729 resultados para Atrophy
Resumo:
Patients in intensive care units frequently suffer muscle weakness and atrophy due to critical illness polyneuropathy (CIP), an axonal neuropathy associated with systemic inflammatory response syndrome and multiple organ failure. CIP is a frequent and serious complication of intensive care that delays weaning from mechanical ventilation and increases mortality. The pathogenesis of CIP is not well understood and no specific therapy is available. The aim of this project was to use nerve excitability testing to investigate the changes in axonal membrane properties occurring in CIP. Ten patients (aged 37-76 years; 7 males, 3 females) were studied with electrophysiologically proven CIP. The median nerve was stimulated at the wrist and compound action potentials were recorded from abductor pollicis brevis muscle.

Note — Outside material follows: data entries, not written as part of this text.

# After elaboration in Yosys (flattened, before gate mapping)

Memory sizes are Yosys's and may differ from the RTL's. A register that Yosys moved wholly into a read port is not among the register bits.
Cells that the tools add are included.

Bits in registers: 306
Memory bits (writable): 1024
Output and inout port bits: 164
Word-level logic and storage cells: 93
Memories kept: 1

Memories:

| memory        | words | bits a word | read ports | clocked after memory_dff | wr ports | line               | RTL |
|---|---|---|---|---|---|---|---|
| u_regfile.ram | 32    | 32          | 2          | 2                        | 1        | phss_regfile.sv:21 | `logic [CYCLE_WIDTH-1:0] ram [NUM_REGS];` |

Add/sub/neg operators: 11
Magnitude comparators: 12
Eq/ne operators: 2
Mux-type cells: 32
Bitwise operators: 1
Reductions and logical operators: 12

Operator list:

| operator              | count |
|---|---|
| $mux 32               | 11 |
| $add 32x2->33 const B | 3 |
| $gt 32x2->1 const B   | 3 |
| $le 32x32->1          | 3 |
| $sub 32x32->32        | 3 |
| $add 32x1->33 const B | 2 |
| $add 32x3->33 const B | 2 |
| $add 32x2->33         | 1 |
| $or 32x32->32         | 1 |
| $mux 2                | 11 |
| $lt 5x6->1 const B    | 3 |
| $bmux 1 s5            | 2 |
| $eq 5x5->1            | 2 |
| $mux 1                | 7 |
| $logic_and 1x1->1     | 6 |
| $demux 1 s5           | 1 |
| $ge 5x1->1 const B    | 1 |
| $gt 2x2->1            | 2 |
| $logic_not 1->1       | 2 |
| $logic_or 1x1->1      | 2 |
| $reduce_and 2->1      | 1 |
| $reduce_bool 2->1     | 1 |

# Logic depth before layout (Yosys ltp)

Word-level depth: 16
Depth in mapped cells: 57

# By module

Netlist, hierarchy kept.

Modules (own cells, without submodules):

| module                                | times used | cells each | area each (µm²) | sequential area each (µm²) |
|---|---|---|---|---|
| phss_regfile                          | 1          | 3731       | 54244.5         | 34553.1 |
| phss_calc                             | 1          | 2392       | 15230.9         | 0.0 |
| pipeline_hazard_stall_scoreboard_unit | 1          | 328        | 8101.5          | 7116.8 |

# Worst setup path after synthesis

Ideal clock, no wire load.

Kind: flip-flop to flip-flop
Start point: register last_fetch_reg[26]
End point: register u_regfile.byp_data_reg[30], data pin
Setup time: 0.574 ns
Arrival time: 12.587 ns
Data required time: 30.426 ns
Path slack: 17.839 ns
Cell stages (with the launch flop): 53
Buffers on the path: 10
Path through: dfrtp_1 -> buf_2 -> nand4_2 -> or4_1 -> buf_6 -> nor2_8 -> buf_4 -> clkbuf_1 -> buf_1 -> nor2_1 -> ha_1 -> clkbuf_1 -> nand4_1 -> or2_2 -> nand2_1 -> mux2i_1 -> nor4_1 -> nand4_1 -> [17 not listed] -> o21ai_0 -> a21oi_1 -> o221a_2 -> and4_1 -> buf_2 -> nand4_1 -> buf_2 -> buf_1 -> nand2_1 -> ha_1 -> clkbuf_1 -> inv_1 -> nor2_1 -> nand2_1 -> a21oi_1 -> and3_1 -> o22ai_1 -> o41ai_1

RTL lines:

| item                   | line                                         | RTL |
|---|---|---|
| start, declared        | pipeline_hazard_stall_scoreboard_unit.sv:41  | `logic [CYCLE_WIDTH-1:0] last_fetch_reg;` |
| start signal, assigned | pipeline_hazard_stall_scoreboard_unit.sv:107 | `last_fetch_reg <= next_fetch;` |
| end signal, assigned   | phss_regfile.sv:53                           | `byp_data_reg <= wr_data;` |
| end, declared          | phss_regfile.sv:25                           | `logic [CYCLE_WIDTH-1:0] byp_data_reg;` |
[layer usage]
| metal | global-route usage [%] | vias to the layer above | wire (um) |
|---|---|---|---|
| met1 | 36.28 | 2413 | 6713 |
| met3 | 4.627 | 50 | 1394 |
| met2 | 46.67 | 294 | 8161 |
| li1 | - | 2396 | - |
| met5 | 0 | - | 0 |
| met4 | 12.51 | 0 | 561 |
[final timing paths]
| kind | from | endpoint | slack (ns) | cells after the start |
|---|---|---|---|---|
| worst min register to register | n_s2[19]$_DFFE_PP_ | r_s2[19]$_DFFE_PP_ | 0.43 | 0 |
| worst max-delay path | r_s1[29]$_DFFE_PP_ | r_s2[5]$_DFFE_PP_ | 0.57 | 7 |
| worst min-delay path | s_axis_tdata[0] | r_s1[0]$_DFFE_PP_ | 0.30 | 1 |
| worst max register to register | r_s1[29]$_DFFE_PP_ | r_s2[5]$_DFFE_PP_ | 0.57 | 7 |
===== src/rtl/tbc_pkg.sv =====
// Shared constants and types of the nine-node bilinear touch calibrator.
package tbc_pkg;

   localparam int ADC_BITS      = 12;
   localparam int FRACTION_BITS = 16;
   localparam int DIV_STEPS     = 4;
   localparam int QUOT_BITS     =
      ((ADC_BITS + FRACTION_BITS + DIV_STEPS - 1) / DIV_STEPS) * DIV_STEPS;
   localparam int DIV_STAGES    = QUOT_BITS / DIV_STEPS;

   localparam int SIZE_BITS  = 10;
   localparam int COORD_BITS = 13;
   localparam int NODE_COUNT = 9;
   localparam int NODE_BITS  = 4;

   localparam logic [SIZE_BITS-1:0] RESET_WIDTH  = SIZE_BITS'(320);
   localparam logic [SIZE_BITS-1:0] RESET_HEIGHT = SIZE_BITS'(480);
   localparam int EDGE_INSET = 15;
   localparam logic [COORD_BITS-1:0] MAX_X_SIXTEENTHS = COORD_BITS'(319 * 16);
   localparam logic [COORD_BITS-1:0] MAX_Y_SIXTEENTHS = COORD_BITS'(479 * 16);

   localparam logic CSR_SCREEN_WIDTH  = 1'b0;
   localparam logic CSR_SCREEN_HEIGHT = 1'b1;

   localparam logic ACTION_RECORD = 1'b0;
   localparam logic ACTION_MAP    = 1'b1;

endpackage
**src/stpd_pkg.sv**
```systemverilog
// Shared types and constants for the stepper half-step driver.
`default_nettype none
package stpd_pkg;

  // Input item kinds
  localparam logic KIND_TICK  = 1'b0;
  localparam logic KIND_START = 1'b1;

  // Register word indexes
  localparam logic REG_STEP_DELAY = 1'b0;

  localparam logic [3:0] STEP_DELAY_RESET = 4'd1;

  localparam logic [2:0] PHASE_FIRST = 3'd0;
  localparam logic [2:0] PHASE_LAST  = 3'd7;

  // Half-step coil patterns, bit0 = coil one
  localparam logic [3:0] PHASE_BITS [8] = '{
    4'h1, 4'h3, 4'h2, 4'h6, 4'h4, 4'hC, 4'h8, 4'h9
  };

  typedef struct packed {
    logic [3:0] coils;
    logic       busy;
    logic [3:0] lit;
    logic       done;
  } result_t;

endpackage
`default_nettype wire

```
**src/stpd_cfg.sv**
```systemverilog
// APB-style register port holding the step delay.
`default_nettype none
module stpd_cfg (
  input  logic        clk,
  input  logic        rst,
  input  logic        psel,
  input  logic        penable,
  input  logic        pwrite,
  input  logic [2:0]  paddr,
  input  logic [31:0] pwdata,
  output logic [31:0] prdata,
  output logic        pready,
  output logic [3:0]  step_delay
);

  logic wr_en;
  logic hit;

  // Word index only; byte lanes ignored
  assign hit    = (paddr[2] == stpd_pkg::REG_STEP_DELAY);
  assign pready = 1'b1;
  assign wr_en  = psel && penable && pwrite && pready && hit;

  always_ff @(posedge clk) begin
    if (rst) begin
      step_delay <= stpd_pkg::STEP_DELAY_RESET;
    end else if (wr_en) begin
      step_delay <= pwdata[3:0];
    end
  end

  assign prdata = hit ? {28'd0, step_delay} : 32'd0;

endmodule
`default_nettype wire

```
**src/stpd_interval.sv**
```systemverilog
// Progress interval unit: total sequences divided by the LED count.
`default_nettype none
module stpd_interval #(
  parameter int LED_COUNT = 13,
  parameter int SEQ_W     = 15,
  parameter int IW        = 11
) (
  input  logic             clk,
  input  logic             start,
  input  logic [SEQ_W-1:0] total,
  output logic [IW-1:0]    interval
);

  // Exact reciprocal: floor(n / L) = (n * M) >> S for every SEQ_W-bit n
  localparam int MW = SEQ_W + 1;
  localparam int PW = SEQ_W + MW;
  localparam int S  = SEQ_W + $clog2(LED_COUNT);
  localparam longint unsigned MUL_L =
    ((64'd1 << S) + longint'(LED_COUNT) - 64'd1) / longint'(LED_COUNT);
  localparam logic [MW-1:0] MUL = MW'(MUL_L);

  logic [SEQ_W-1:0] tot_q;
  logic [PW-1:0]    prod;
  logic [PW-1:0]    shifted;
  logic [IW-1:0]    quot;

  always_ff @(posedge clk) begin
    if (start) begin
      tot_q <= total;
    end
  end

  always_ff @(posedge clk) begin
    prod <= PW'(tot_q) * PW'(MUL);
  end

  assign shifted = prod >> S;
  assign quot    = IW'(shifted);

  // Registered after the product register, ready well before the first sequence ends
  always_ff @(posedge clk) begin
    interval <= (quot == '0) ? IW'(1) : quot;
  end

endmodule
`default_nettype wire

```
**src/stpd_core.sv**
```systemverilog
// Half-step sequencer state and per-beat result logic.
`default_nettype none
module stpd_core #(
  parameter int LED_COUNT             = 13,
  parameter int SEQUENCES_PER_QUARTER = 128,
  parameter int SEQ_W                 = 15,
  parameter int IW                    = 11,
  parameter int LW                    = 4
) (
  input  logic                   clk,
  input  logic                   rst,
  input  logic                   fire,
  input  logic                   kind,
  input  logic signed [7:0]      quarter_turns,
  input  logic                   lights_on,
  input  logic [3:0]             step_delay,
  input  logic [IW-1:0]          interval,
  output logic                   start,
  output logic [SEQ_W-1:0]       total,
  output stpd_pkg::result_t      res
);

  logic             running, running_next;
  logic             reverse, reverse_next;
  logic [2:0]       phase, phase_next;
  logic [3:0]       hold_count, hold_count_next;
  logic [SEQ_W-1:0] seq_left, seq_left_next;
  logic [IW-1:0]    countdown, countdown_next;
  logic [LW-1:0]    lit_leds, lit_leds_next;
  logic [3:0]       coil_pattern, coil_pattern_next;

  logic [7:0]       q_raw;
  logic [7:0]       mag;
  logic [3:0]       delay_eff;
  logic [3:0]       hold_dec;
  logic [SEQ_W-1:0] seq_dec;
  logic [2:0]       last_phase;
  logic             load_en;
  logic [2:0]       load_p;
  logic             done;

  assign q_raw     = quarter_turns;
  // Two's complement magnitude; -128 comes out as 128
  assign mag       = q_raw[7] ? (~q_raw + 8'd1) : q_raw;
  assign total     = SEQ_W'(mag) * SEQ_W'(SEQUENCES_PER_QUARTER);
  assign delay_eff = (step_delay == 4'd0) ? 4'd1 : step_delay;
  assign hold_dec  = (hold_count != 4'd0) ? hold_count - 4'd1 : 4'd0;
  assign seq_dec   = seq_left - SEQ_W'(1);
  assign last_phase = reverse ? stpd_pkg::PHASE_FIRST : stpd_pkg::PHASE_LAST;

  always_comb begin
    running_next      = running;
    reverse_next      = reverse;
    phase_next        = phase;
    hold_count_next   = hold_count;
    seq_left_next     = seq_left;
    countdown_next    = countdown;
    lit_leds_next     = lit_leds;
    coil_pattern_next = coil_pattern;
    load_en           = 1'b0;
    load_p            = phase;
    done              = 1'b0;
    start             = 1'b0;

    if (fire) begin
      if (kind == stpd_pkg::KIND_START) begin
        // Start while busy is dropped
        if (!running) begin
          lit_leds_next = '0;
          if (mag == 8'd0) begin
            running_next   = 1'b0;
            seq_left_next  = '0;
            countdown_next = '0;
            done           = 1'b1;
          end else begin
            running_next   = 1'b1;
            reverse_next   = q_raw[7];
            seq_left_next  = total;
            countdown_next = '0;
            start          = 1'b1;
            load_en        = 1'b1;
            load_p         = q_raw[7] ? stpd_pkg::PHASE_LAST : stpd_pkg::PHASE_FIRST;
          end
        end
      end else if (running) begin
        hold_count_next = hold_dec;
        if (hold_dec == 4'd0) begin
          if (phase != last_phase) begin
            load_en = 1'b1;
            load_p  = reverse ? phase - 3'd1 : phase + 3'd1;
          end else begin
            // End of a sequence: advance progress, then next sequence or finish
            if (countdown == '0) begin
              if (!lights_on && (lit_leds < LW'(LED_COUNT))) begin
                lit_leds_next = lit_leds + LW'(1);
              end
              countdown_next = interval - IW'(1);
            end else begin
              countdown_next = countdown - IW'(1);
            end
            seq_left_next = seq_dec;
            if (seq_dec == '0) begin
              running_next   = 1'b0;
              lit_leds_next  = '0;
              seq_left_next  = '0;
              countdown_next = '0;
              done           = 1'b1;
            end else begin
              load_en = 1'b1;
              load_p  = reverse ? stpd_pkg::PHASE_LAST : stpd_pkg::PHASE_FIRST;
            end
          end
        end
      end
    end

    if (load_en) begin
      phase_next        = load_p;
      coil_pattern_next = stpd_pkg::PHASE_BITS[load_p];
      hold_count_next   = delay_eff;
    end
  end

  always_ff @(posedge clk) begin
    if (rst) begin
      running      <= 1'b0;
      reverse      <= 1'b0;
      phase        <= '0;
      hold_count   <= '0;
      seq_left     <= '0;
      countdown    <= '0;
      lit_leds     <= '0;
      coil_pattern <= '0;
    end else begin
      running      <= running_next;
      reverse      <= reverse_next;
      phase        <= phase_next;
      hold_count   <= hold_count_next;
      seq_left     <= seq_left_next;
      countdown    <= countdown_next;
      lit_leds     <= lit_leds_next;
      coil_pattern <= coil_pattern_next;
    end
  end

  always_comb begin
    res.coils = coil_pattern_next;
    res.busy  = running_next;
    res.lit   = 4'(lit_leds_next);
    res.done  = done;
  end

endmodule
`default_nettype wire

```
**src/stpd_skid.sv**
```systemverilog
// Output register with a one-beat skid stage.
`default_nettype none
module stpd_skid (
  input  logic              clk,
  input  logic              rst,
  input  logic              push,
  input  stpd_pkg::result_t push_data,
  output logic              full,
  output logic              out_valid,
  input  logic              out_stall,
  output stpd_pkg::result_t out_data
);

  logic              sk_valid;
  stpd_pkg::result_t sk_data;
  logic              out_free;

  assign full     = sk_valid;
  assign out_free = !out_valid || !out_stall;

  always_ff @(posedge clk) begin
    if (rst) begin
      out_valid <= 1'b0;
      sk_valid  <= 1'b0;
    end else if (out_free) begin
      if (sk_valid) begin
        out_valid <= 1'b1;
        sk_valid  <= 1'b0;
      end else begin
        out_valid <= push;
      end
    end else if (push) begin
      // Output held: park the beat in the skid stage
      sk_valid <= 1'b1;
    end
  end

  always_ff @(posedge clk) begin
    if (out_free) begin
      if (sk_valid) begin
        out_data <= sk_data;
      end else if (push) begin
        out_data <= push_data;
      end
    end else if (push) begin
      sk_data <= push_data;
    end
  end

endmodule
`default_nettype wire

```
**src/stepper_halfstep_driver.sv**
```systemverilog
// Top level of the four-coil stepper half-step driver with progress bar.
//
//   channel  | handshake             | payload
//   ---------+-----------------------+------------------------------------------
//   input    | in_valid / in_stall   | kind, quarter_turns, lights_on
//   output   | out_valid / out_stall | coils, busy_res, lit_count, done_res
//   config   | psel/penable/pwrite   | paddr, pwdata, prdata, pready
//
// One item per cycle while in_stall is low; each accepted beat yields one result beat.
// The core state updates on the accepted beat itself, straight into the
// output register (or the skid stage when the output is held); the divide
// for the progress interval runs behind a start in its own multiplier pipeline.
// A stalled output parks one beat in the skid stage; in_stall rises only then.
// Synchronous reset clears the sequencer, handshake state and sets step delay 1.
`default_nettype none
module stepper_halfstep_driver #(
  parameter int LED_COUNT             = 13,
  parameter int SEQUENCES_PER_QUARTER = 128
) (
  input  logic              clk,
  input  logic              rst,
  input  logic              psel,
  input  logic              penable,
  input  logic              pwrite,
  input  logic [2:0]        paddr,
  input  logic [31:0]       pwdata,
  output logic [31:0]       prdata,
  output logic              pready,
  input  logic              in_valid,
  output logic              in_stall,
  input  logic              kind,
  input  logic signed [7:0] quarter_turns,
  input  logic              lights_on,
  output logic              out_valid,
  input  logic              out_stall,
  output logic [3:0]        coils,
  output logic              busy_res,
  output logic [3:0]        lit_count,
  output logic              done_res
);

  localparam int MAX_TOTAL = 128 * SEQUENCES_PER_QUARTER;
  localparam int SEQ_W     = $clog2(MAX_TOTAL + 1);
  localparam int IW_RAW    = $clog2(MAX_TOTAL / LED_COUNT + 1);
  localparam int IW        = (IW_RAW < 1) ? 1 : IW_RAW;
  localparam int LW        = $clog2(LED_COUNT + 1);

  logic              fire;
  logic [3:0]        step_delay;
  logic [IW-1:0]     interval;
  logic              start;
  logic [SEQ_W-1:0]  total;
  logic              full;
  stpd_pkg::result_t res;
  stpd_pkg::result_t out_data;

  assign in_stall = full;
  assign fire     = in_valid && !in_stall;

  stpd_cfg u_cfg (
    .clk        (clk),
    .rst        (rst),
    .psel       (psel),
    .penable    (penable),
    .pwrite     (pwrite),
    .paddr      (paddr),
    .pwdata     (pwdata),
    .prdata     (prdata),
    .pready     (pready),
    .step_delay (step_delay)
  );

  stpd_interval #(
    .LED_COUNT (LED_COUNT),
    .SEQ_W     (SEQ_W),
    .IW        (IW)
  ) u_interval (
    .clk      (clk),
    .start    (start),
    .total    (total),
    .interval (interval)
  );

  stpd_core #(
    .LED_COUNT             (LED_COUNT),
    .SEQUENCES_PER_QUARTER (SEQUENCES_PER_QUARTER),
    .SEQ_W                 (SEQ_W),
    .IW                    (IW),
    .LW                    (LW)
  ) u_core (
    .clk           (clk),
    .rst           (rst),
    .fire          (fire),
    .kind          (kind),
    .quarter_turns (quarter_turns),
    .lights_on     (lights_on),
    .step_delay    (step_delay),
    .interval      (interval),
    .start         (start),
    .total         (total),
    .res           (res)
  );

  stpd_skid u_skid (
    .clk       (clk),
    .rst       (rst),
    .push      (fire),
    .push_data (res),
    .full      (full),
    .out_valid (out_valid),
    .out_stall (out_stall),
    .out_data  (out_data)
  );

  assign coils     = out_data.coils;
  assign busy_res  = out_data.busy;
  assign lit_count = out_data.lit;
  assign done_res  = out_data.done;

endmodule
`default_nettype wire

```
`src/sbsc_pkg.sv`:
```
// Shared types, constants and codes of the stereo bipolar soft compressor.
// Used by every module of the block; depends on nothing.
package sbsc_pkg;

   // Sample format is fixed by the payload structs
   localparam int SAMPLE_BITS           = 24;
   localparam int CONTROL_FRAC_BITS_DEF = 24;
   localparam int CSR_INDEX_BITS        = 2;
   localparam int MUL_W                 = 64;

   // Register reset values
   localparam logic [15:0] INPUT_GAIN_RST        = 16'd8192;
   localparam logic [14:0] OUTPUT_GAIN_RECIP_RST = 15'd16384;
   localparam logic [19:0] SMOOTHING_COEF_RST    = 20'd0;
   localparam logic [15:0] WET_MIX_RST           = 16'd32768;

   typedef enum logic [CSR_INDEX_BITS-1:0] {
      CSR_INPUT_GAIN,
      CSR_OUTPUT_GAIN_RECIP,
      CSR_SMOOTHING_COEF,
      CSR_WET_MIX
   } csr_index_type;

   typedef struct packed {
      logic signed [SAMPLE_BITS-1:0] left_sample;
      logic signed [SAMPLE_BITS-1:0] right_sample;
   } req_data_type;

   typedef struct packed {
      logic signed [SAMPLE_BITS-1:0] left_out;
      logic signed [SAMPLE_BITS-1:0] right_out;
   } rsp_data_type;

   // Products computed on the shared multiplier, in issue order
   typedef enum logic [3:0] {
      ST_XG,
      ST_SQP,
      ST_TPOS,
      ST_SQN,
      ST_TNEG,
      ST_CALC,
      ST_CTRL,
      ST_TA,
      ST_TB,
      ST_W1,
      ST_W2,
      ST_P1,
      ST_P2
   } step_type;

   typedef enum logic [3:0] {
      S_IDLE,
      S_PREP,
      S_MUL_GO,
      S_MUL_WAIT,
      S_RECIP,
      S_DIV_GO,
      S_DIV_WAIT,
      S_MIX,
      S_ROUND,
      S_OUT
   } fsm_state_type;

   typedef struct packed {
      step_type step;
      logic     ch;
      logic     load_sample;
      logic     prep;
      logic     mul_start;
      logic     div_start;
      logic     load_cmax;
      logic     mix;
      logic     round;
      logic     out_load;
   } cmd_type;

   typedef struct packed {
      logic mul_done;
      logic div_done;
      logic tgt_zero;
      logic out_free;
   } stat_type;

endpackage

```
`src/sbsc_ctrl.sv`:
```
// Sequencer of the compressor: walks each channel through the product steps,
// the reciprocal division, the mix and the output load. Depends on sbsc_pkg.
module sbsc_ctrl (
   input  logic               clock,
   input  logic               reset,
   input  logic               req_valid,
   output logic               req_stall,
   input  sbsc_pkg::stat_type stat,
   output sbsc_pkg::cmd_type  cmd
);

   sbsc_pkg::fsm_state_type state_ff, state_in;
   sbsc_pkg::step_type      step_ff, step_in;
   logic                    ch_ff, ch_in;

   // Next state
   always_comb begin
      state_in = state_ff;
      step_in  = step_ff;
      ch_in    = ch_ff;
      case (state_ff)
         sbsc_pkg::S_IDLE: begin
            if (req_valid) begin
               ch_in    = 1'b0;
               state_in = sbsc_pkg::S_PREP;
            end
         end
         sbsc_pkg::S_PREP: begin
            step_in  = sbsc_pkg::ST_XG;
            state_in = sbsc_pkg::S_MUL_GO;
         end
         sbsc_pkg::S_MUL_GO: begin
            state_in = sbsc_pkg::S_MUL_WAIT;
         end
         sbsc_pkg::S_MUL_WAIT: begin
            if (stat.mul_done) begin
               state_in = sbsc_pkg::S_MUL_GO;
               case (step_ff)
                  sbsc_pkg::ST_XG:   step_in = sbsc_pkg::ST_SQP;
                  sbsc_pkg::ST_SQP:  step_in = sbsc_pkg::ST_TPOS;
                  sbsc_pkg::ST_TPOS: step_in = sbsc_pkg::ST_SQN;
                  sbsc_pkg::ST_SQN:  step_in = sbsc_pkg::ST_TNEG;
                  sbsc_pkg::ST_TNEG: state_in = sbsc_pkg::S_RECIP;
                  sbsc_pkg::ST_CALC: step_in = sbsc_pkg::ST_CTRL;
                  sbsc_pkg::ST_CTRL: step_in = sbsc_pkg::ST_TA;
                  sbsc_pkg::ST_TA:   step_in = sbsc_pkg::ST_TB;
                  sbsc_pkg::ST_TB:   step_in = sbsc_pkg::ST_W1;
                  sbsc_pkg::ST_W1:   step_in = sbsc_pkg::ST_W2;
                  sbsc_pkg::ST_W2:   step_in = sbsc_pkg::ST_P1;
                  sbsc_pkg::ST_P1:   step_in = sbsc_pkg::ST_P2;
                  sbsc_pkg::ST_P2:   state_in = sbsc_pkg::S_MIX;
                  default:           state_in = sbsc_pkg::S_IDLE;
               endcase
            end
         end
         sbsc_pkg::S_RECIP: begin
            // A zero target skips the division and uses the control maximum
            if (stat.tgt_zero) begin
               step_in  = sbsc_pkg::ST_CTRL;
               state_in = sbsc_pkg::S_MUL_GO;
            end else begin
               state_in = sbsc_pkg::S_DIV_GO;
            end
         end
         sbsc_pkg::S_DIV_GO: begin
            state_in = sbsc_pkg::S_DIV_WAIT;
         end
         sbsc_pkg::S_DIV_WAIT: begin
            if (stat.div_done) begin
               step_in  = sbsc_pkg::ST_CALC;
               state_in = sbsc_pkg::S_MUL_GO;
            end
         end
         sbsc_pkg::S_MIX: begin
            state_in = sbsc_pkg::S_ROUND;
         end
         sbsc_pkg::S_ROUND: begin
            if (ch_ff) begin
               state_in = sbsc_pkg::S_OUT;
            end else begin
               ch_in    = 1'b1;
               state_in = sbsc_pkg::S_PREP;
            end
         end
         sbsc_pkg::S_OUT: begin
            if (stat.out_free) begin
               state_in = sbsc_pkg::S_IDLE;
            end
         end
         default: begin
            state_in = sbsc_pkg::S_IDLE;
         end
      endcase
   end

   // Outputs
   always_comb begin
      cmd             = '0;
      cmd.step        = step_ff;
      cmd.ch          = ch_ff;
      req_stall       = (state_ff != sbsc_pkg::S_IDLE);
      case (state_ff)
         sbsc_pkg::S_IDLE:   cmd.load_sample = req_valid;
         sbsc_pkg::S_PREP:   cmd.prep        = 1'b1;
         sbsc_pkg::S_MUL_GO: cmd.mul_start   = 1'b1;
         sbsc_pkg::S_RECIP:  cmd.load_cmax   = stat.tgt_zero;
         sbsc_pkg::S_DIV_GO: cmd.div_start   = 1'b1;
         sbsc_pkg::S_MIX:    cmd.mix         = 1'b1;
         sbsc_pkg::S_ROUND:  cmd.round       = 1'b1;
         sbsc_pkg::S_OUT:    cmd.out_load    = stat.out_free;
         default:            cmd.step        = step_ff;
      endcase
   end

   always_ff @(posedge clock) begin
      if (reset) begin
         state_ff <= sbsc_pkg::S_IDLE;
         step_ff  <= sbsc_pkg::ST_XG;
         ch_ff    <= 1'b0;
      end else begin
         state_ff <= state_in;
         step_ff  <= step_in;
         ch_ff    <= ch_in;
      end
   end

endmodule

```
==> config.mk <==
export PLATFORM = sky130hd
export DESIGN_NAME = button_debounce_press_classifier_top
export DESIGN_NICKNAME = d
export VERILOG_FILES = /design/src/hdl/bdpc_pkg.sv /design/src/hdl/button_debounce_press_classifier_top.sv
export VERILOG_INCLUDE_DIRS = /design/src /design/src/hdl
export SDC_FILE = /design/constraint.sdc
export NUM_CORES = 1
export LEC_CHECK = 0
export ABC_AREA = 1
export BUFFER_PORTS_ARGS = -buffer_cell sky130_fd_sc_hd__buf_2
export CAP_MARGIN = 40
export CORE_ASPECT_RATIO = 0.8
export CORE_UTILIZATION = 64
export CTS_CLUSTER_SIZE = 25
export DETAILED_ROUTE_END_ITERATION = 12
export GPL_TIMING_DRIVEN = 0
export PLACE_DENSITY = 0.82
export SLEW_MARGIN = 30
export SYNTH_ARGS = -nofsm -noshare
export SYNTH_HDL_FRONTEND = slang
export SYNTH_SLANG_ARGS = --single-unit
==> constraint.sdc <==
create_clock -name i_clk -period 7.4 [get_ports i_clk]
set_input_delay 1.85 -clock i_clk [delete_from_list [all_inputs] [get_ports i_clk]]
set_output_delay 1.85 -clock i_clk [all_outputs]
set_load 0.1 [all_outputs]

Strength-duration time constant, threshold electrotonus, current-threshold relationship and recovery cycle (refractoriness, superexcitability and late subexcitability) were recorded using a recently described protocol. In eight patients a follow-up investigation was performed. All patients underwent clinical examination and laboratory investigations. Compared with age-matched normal controls (20 subjects; aged 38-79 years; 7 males, 13 females), CIP patients exhibited reduced superexcitability at 7 ms, from -22.3 +/- 1.6% to -7.6 +/- 3.1% (mean +/- SE, P approximately 0.0001) and increased accommodation to depolarizing (P < 0.01) and hyperpolarizing currents (P < 0.01), indicating membrane depolarization. Superexcitability was reduced both in patients with renal failure and without renal failure. In the former, superexcitability correlated with serum potassium (R = 0.88), and late subexcitability was also reduced (as also occurs owing to hyperkalaemia in patients with chronic renal failure). In patients without renal failure, late subexcitability was normal, and the signs of membrane depolarization correlated with raised serum bicarbonate and base excess, indicating compensated respiratory acidosis. It is inferred that motor axons in these CIP patients are depolarized, in part because of raised extracellular potassium, and in part because of hypoperfusion. The chronic membrane depolarization may contribute to the development of neuropathy.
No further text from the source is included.